Repeat exactly, and only, the lines of the entries below from the one with "module spuc_fmul_b, before" through the one with "(st | mant[0]);", both ends included.

^^^^^^^^

Source: an optimization exercise on an open RTL-to-GDS flow (aim: small area, a short achievable clock period and few clock cycles per item). Production flows keep margins and buffers that such runs may drop. At most, simulation tests tie the RTL to the original design; equivalence was not proved.

==> build 95 <==
Design spuc_correlator, start of the top module:
module spuc_correlator (
    input  wire        clk,
    input  wire        rst,
    input  wire        in_valid,
    output reg         in_ready,
    input  wire [63:0] in_ref,
    input  wire [63:0] in_x,
    input  wire        in_neg,
    input  wire        in_last,
    output reg         out_valid,
    input  wire        out_ready,
    output reg  [63:0] out_corr,
    output reg         out_bit
);
==> module spuc_fmul_b, before the edit <==
module spuc_fmul_b (
    input  wire [105:0] prod,
    input  wire         sy,
    input  wire [1:0]   cls,
    input  wire         uf,
    input  wire [6:0]   l0,
    input  wire         st0,
    input  wire [10:0]  ef,
    input  wire         ovf0,
    input  wire         ovf1,
    output reg  [63:0]  y
);
    wire [106:0] pw  = {prod, 1'b0} >> l0;
    wire [54:0]  w   = pw[54:0];
    wire         sh1 = !uf & w[54];
    wire [52:0]  mant = sh1 ? w[54:2] : w[53:1];
    wire         g    = sh1 ? w[1] : w[0];
    wire         st   = st0 | (sh1 & w[0]);
    wire         rnd  = g & (st | mant[0]);
    wire         ovf  = !uf & (sh1 ? ovf1 : ovf0);
    wire [10:0]  e1   = ef + {10'd0, sh1};
    wire [62:0]  pk   = uf ? {10'd0, mant} : {e1, mant[51:0]};
    wire [62:0]  res;
    wire         res_co;
    spuc_addbk #(63) u_rnd (.a(pk), .b(63'd0), .ci(rnd), .s(res), .co(res_co));
    wire r_nan  = (cls == 2'd3);
    wire r_inf  = (cls == 2'd2) || (cls == 2'd0 && ovf);
    wire r_zero = (cls == 2'd1);
    always @* begin
        y[63]    = !r_nan && sy;
        y[62:52] = (r_nan || r_inf) ? 11'h7FF : r_zero ? 11'd0 : res[62:52];
        y[51]    = r_nan || (!r_inf && !r_zero && res[51]);
        y[50:0]  = (r_nan || r_inf || r_zero) ? 51'd0 : res[50:0];
    end
endmodule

^^^^^^^^

== Answer space ==
==> module spuc_fmul_b, before the edit <==
module spuc_fmul_b (
    input  wire [105:0] prod,
    input  wire         sy,
    input  wire [1:0]   cls,
    input  wire         uf,
    input  wire [6:0]   l0,
    input  wire         st0,
    input  wire [10:0]  ef,
    input  wire         ovf0,
    input  wire         ovf1,
    output reg  [63:0]  y
);
    wire [106:0] pw  = {prod, 1'b0} >> l0;
    wire [54:0]  w   = pw[54:0];
    wire         sh1 = !uf & w[54];
    wire [52:0]  mant = sh1 ? w[54:2] : w[53:1];
    wire         g    = sh1 ? w[1] : w[0];
    wire         st   = st0 | (sh1 & w[0]);
    wire         rnd  = g & (st | mant[0]);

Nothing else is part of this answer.